--- START ---
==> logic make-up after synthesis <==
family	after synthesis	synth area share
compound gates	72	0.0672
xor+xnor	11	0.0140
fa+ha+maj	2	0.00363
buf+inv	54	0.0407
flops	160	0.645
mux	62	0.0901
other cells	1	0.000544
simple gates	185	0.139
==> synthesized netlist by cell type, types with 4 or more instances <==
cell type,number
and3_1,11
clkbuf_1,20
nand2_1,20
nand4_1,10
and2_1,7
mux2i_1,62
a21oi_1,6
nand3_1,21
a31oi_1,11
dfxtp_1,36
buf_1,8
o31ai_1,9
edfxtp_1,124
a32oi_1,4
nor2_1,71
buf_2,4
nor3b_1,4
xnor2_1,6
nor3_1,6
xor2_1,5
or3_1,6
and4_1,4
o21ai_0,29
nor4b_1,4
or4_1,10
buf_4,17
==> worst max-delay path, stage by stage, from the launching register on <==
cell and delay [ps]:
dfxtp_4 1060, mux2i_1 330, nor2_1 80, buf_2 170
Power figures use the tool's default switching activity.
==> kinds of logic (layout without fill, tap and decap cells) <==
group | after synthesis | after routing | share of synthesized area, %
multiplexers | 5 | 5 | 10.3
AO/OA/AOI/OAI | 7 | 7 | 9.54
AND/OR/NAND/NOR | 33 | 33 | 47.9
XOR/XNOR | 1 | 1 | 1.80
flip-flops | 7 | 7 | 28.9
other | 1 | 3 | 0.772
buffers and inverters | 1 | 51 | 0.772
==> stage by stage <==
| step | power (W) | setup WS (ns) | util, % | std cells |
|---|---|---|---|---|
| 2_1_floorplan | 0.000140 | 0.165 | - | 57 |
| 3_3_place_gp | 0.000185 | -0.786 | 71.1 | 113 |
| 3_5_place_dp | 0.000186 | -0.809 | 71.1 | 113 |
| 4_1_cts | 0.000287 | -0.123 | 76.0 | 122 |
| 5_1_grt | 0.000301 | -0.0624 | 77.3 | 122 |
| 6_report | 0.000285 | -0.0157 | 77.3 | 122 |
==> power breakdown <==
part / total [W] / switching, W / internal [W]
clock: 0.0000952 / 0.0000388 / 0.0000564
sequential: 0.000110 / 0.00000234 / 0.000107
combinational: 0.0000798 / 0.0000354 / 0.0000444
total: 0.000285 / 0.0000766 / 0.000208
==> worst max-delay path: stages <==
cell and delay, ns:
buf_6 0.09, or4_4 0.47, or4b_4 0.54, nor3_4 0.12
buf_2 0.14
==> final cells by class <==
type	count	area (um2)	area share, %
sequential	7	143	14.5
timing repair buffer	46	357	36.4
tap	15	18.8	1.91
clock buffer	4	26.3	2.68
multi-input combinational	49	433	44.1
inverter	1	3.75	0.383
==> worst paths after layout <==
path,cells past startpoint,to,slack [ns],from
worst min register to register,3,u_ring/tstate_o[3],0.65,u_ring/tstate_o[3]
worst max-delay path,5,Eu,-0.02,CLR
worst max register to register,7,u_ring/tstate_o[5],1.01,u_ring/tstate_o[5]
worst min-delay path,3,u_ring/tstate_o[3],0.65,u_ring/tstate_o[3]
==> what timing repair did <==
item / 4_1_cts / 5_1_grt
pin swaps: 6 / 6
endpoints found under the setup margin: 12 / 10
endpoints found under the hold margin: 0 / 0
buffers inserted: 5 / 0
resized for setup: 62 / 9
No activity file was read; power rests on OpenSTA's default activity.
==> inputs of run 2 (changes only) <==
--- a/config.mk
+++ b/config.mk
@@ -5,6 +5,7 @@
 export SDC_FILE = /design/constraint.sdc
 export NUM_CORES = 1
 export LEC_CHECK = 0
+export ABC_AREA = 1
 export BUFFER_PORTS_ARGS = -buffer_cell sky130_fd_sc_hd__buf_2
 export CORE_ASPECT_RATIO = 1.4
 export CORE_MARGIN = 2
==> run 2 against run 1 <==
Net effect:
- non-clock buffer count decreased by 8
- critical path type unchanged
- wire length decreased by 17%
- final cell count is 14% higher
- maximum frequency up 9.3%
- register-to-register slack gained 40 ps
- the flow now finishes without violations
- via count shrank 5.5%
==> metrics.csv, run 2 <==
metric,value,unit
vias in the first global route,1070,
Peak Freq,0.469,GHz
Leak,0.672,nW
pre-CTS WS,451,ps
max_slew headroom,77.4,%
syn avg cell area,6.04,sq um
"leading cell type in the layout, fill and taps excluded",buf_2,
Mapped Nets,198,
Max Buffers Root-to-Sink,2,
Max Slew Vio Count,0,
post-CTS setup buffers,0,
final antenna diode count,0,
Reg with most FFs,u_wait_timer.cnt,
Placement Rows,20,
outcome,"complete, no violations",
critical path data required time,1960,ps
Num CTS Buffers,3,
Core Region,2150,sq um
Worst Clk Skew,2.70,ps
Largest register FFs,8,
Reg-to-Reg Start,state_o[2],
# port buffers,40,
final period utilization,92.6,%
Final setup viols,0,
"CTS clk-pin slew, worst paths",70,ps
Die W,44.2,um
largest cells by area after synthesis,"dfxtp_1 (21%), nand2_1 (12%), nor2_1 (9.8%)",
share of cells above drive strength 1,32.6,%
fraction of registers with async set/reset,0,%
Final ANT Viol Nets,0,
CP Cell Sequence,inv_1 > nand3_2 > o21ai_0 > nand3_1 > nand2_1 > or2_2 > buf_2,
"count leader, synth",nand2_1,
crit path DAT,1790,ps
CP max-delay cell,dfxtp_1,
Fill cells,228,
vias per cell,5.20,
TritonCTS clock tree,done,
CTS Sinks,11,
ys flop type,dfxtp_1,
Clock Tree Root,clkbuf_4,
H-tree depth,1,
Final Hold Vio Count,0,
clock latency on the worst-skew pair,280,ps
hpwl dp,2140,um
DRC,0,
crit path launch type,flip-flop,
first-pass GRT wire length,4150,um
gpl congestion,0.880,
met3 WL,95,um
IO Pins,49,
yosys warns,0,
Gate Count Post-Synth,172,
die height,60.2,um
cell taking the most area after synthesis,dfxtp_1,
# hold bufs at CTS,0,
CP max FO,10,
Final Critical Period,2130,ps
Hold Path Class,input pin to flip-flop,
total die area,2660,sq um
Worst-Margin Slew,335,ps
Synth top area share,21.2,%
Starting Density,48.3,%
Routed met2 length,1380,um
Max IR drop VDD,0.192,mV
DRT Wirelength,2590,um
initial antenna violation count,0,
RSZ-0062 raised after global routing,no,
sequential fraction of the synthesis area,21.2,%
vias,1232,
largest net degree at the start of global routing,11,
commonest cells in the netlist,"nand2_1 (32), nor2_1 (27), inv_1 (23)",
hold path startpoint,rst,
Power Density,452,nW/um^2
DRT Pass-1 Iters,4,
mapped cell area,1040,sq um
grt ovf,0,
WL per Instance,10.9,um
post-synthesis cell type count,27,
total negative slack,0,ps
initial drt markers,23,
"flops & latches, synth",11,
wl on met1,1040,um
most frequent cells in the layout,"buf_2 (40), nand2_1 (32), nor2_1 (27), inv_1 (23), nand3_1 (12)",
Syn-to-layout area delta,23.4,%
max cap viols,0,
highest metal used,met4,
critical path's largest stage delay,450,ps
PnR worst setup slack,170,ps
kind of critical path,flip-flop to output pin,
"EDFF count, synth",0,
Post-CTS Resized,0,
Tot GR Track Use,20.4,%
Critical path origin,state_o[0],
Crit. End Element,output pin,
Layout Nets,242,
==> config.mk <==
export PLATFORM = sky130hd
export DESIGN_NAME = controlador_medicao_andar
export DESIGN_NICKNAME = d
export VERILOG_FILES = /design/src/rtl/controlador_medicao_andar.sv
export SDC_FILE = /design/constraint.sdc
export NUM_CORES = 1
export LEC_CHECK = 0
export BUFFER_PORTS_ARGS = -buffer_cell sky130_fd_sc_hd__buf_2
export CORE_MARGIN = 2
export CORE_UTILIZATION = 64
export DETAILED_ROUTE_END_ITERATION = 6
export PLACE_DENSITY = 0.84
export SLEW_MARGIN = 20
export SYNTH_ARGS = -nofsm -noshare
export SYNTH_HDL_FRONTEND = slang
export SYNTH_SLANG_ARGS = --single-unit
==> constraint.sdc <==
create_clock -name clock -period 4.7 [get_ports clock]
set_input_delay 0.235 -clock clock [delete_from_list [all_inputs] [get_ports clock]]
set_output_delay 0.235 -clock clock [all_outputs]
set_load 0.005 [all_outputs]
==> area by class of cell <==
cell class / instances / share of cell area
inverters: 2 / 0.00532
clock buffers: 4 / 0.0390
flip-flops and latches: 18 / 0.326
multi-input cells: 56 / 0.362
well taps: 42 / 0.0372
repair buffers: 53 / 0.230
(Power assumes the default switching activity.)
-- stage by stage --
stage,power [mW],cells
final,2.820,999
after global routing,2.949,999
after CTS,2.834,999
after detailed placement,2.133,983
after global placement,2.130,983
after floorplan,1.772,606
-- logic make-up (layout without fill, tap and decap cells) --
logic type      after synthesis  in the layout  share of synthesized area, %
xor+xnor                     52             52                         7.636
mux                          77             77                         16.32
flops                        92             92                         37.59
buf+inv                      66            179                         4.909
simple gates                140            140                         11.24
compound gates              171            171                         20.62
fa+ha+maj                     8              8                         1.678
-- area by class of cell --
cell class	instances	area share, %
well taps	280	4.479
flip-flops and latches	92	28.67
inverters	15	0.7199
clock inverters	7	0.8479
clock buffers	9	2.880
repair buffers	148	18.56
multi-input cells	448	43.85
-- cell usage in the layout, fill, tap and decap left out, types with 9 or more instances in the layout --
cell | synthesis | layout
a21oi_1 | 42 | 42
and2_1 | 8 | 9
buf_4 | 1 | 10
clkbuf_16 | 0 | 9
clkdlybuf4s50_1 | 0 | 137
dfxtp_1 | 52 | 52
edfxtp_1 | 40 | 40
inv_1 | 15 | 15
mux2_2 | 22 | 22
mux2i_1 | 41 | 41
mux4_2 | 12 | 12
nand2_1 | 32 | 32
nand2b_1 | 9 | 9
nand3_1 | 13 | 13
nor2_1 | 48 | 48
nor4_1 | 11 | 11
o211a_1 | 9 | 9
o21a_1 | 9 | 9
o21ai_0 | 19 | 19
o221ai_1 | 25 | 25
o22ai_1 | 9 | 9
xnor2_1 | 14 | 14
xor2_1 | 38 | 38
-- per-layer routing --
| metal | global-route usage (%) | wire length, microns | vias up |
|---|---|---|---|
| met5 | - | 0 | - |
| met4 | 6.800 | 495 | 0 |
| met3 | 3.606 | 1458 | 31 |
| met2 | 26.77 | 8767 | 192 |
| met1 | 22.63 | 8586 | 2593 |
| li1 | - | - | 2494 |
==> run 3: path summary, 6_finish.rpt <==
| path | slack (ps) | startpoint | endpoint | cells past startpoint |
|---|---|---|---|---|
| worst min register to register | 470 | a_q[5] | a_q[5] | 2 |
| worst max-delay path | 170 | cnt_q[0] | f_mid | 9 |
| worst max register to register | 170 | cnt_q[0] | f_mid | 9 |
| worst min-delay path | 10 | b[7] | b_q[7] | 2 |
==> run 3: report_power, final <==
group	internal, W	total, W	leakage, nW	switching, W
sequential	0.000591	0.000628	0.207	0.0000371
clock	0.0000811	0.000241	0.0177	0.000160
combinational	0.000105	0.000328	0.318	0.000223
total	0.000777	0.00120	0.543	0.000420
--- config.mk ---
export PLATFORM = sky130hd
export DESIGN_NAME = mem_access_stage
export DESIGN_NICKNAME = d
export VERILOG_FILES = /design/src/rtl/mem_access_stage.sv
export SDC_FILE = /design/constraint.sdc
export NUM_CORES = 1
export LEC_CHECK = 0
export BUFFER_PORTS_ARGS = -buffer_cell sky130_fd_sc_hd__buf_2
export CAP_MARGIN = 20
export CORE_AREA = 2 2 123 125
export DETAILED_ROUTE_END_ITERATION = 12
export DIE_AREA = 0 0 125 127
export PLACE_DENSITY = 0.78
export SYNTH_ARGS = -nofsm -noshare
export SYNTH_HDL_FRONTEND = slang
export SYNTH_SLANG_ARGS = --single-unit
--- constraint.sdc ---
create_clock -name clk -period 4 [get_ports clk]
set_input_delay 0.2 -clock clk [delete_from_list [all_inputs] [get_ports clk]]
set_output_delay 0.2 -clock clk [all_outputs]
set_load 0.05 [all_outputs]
--- END ---
- [What the exercise asks] In the listing above, find the line holding "clkbuf_1,20" and the line holding "sequential: 0.000110 / 0.00000234 / 0.000107", then output those two lines and every line between them exactly.

- [Answer below]
clkbuf_1,20
nand2_1,20
nand4_1,10
and2_1,7
mux2i_1,62
a21oi_1,6
nand3_1,21
a31oi_1,11
dfxtp_1,36
buf_1,8
o31ai_1,9
edfxtp_1,124
a32oi_1,4
nor2_1,71
buf_2,4
nor3b_1,4
xnor2_1,6
nor3_1,6
xor2_1,5
or3_1,6
and4_1,4
o21ai_0,29
nor4b_1,4
or4_1,10
buf_4,17
==> worst max-delay path, stage by stage, from the launching register on <==
cell and delay [ps]:
dfxtp_4 1060, mux2i_1 330, nor2_1 80, buf_2 170
Power figures use the tool's default switching activity.
==> kinds of logic (layout without fill, tap and decap cells) <==
group | after synthesis | after routing | share of synthesized area, %
multiplexers | 5 | 5 | 10.3
AO/OA/AOI/OAI | 7 | 7 | 9.54
AND/OR/NAND/NOR | 33 | 33 | 47.9
XOR/XNOR | 1 | 1 | 1.80
flip-flops | 7 | 7 | 28.9
other | 1 | 3 | 0.772
buffers and inverters | 1 | 51 | 0.772
==> stage by stage <==
| step | power (W) | setup WS (ns) | util, % | std cells |
|---|---|---|---|---|
| 2_1_floorplan | 0.000140 | 0.165 | - | 57 |
| 3_3_place_gp | 0.000185 | -0.786 | 71.1 | 113 |
| 3_5_place_dp | 0.000186 | -0.809 | 71.1 | 113 |
| 4_1_cts | 0.000287 | -0.123 | 76.0 | 122 |
| 5_1_grt | 0.000301 | -0.0624 | 77.3 | 122 |
| 6_report | 0.000285 | -0.0157 | 77.3 | 122 |
==> power breakdown <==
part / total [W] / switching, W / internal [W]
clock: 0.0000952 / 0.0000388 / 0.0000564
sequential: 0.000110 / 0.00000234 / 0.000107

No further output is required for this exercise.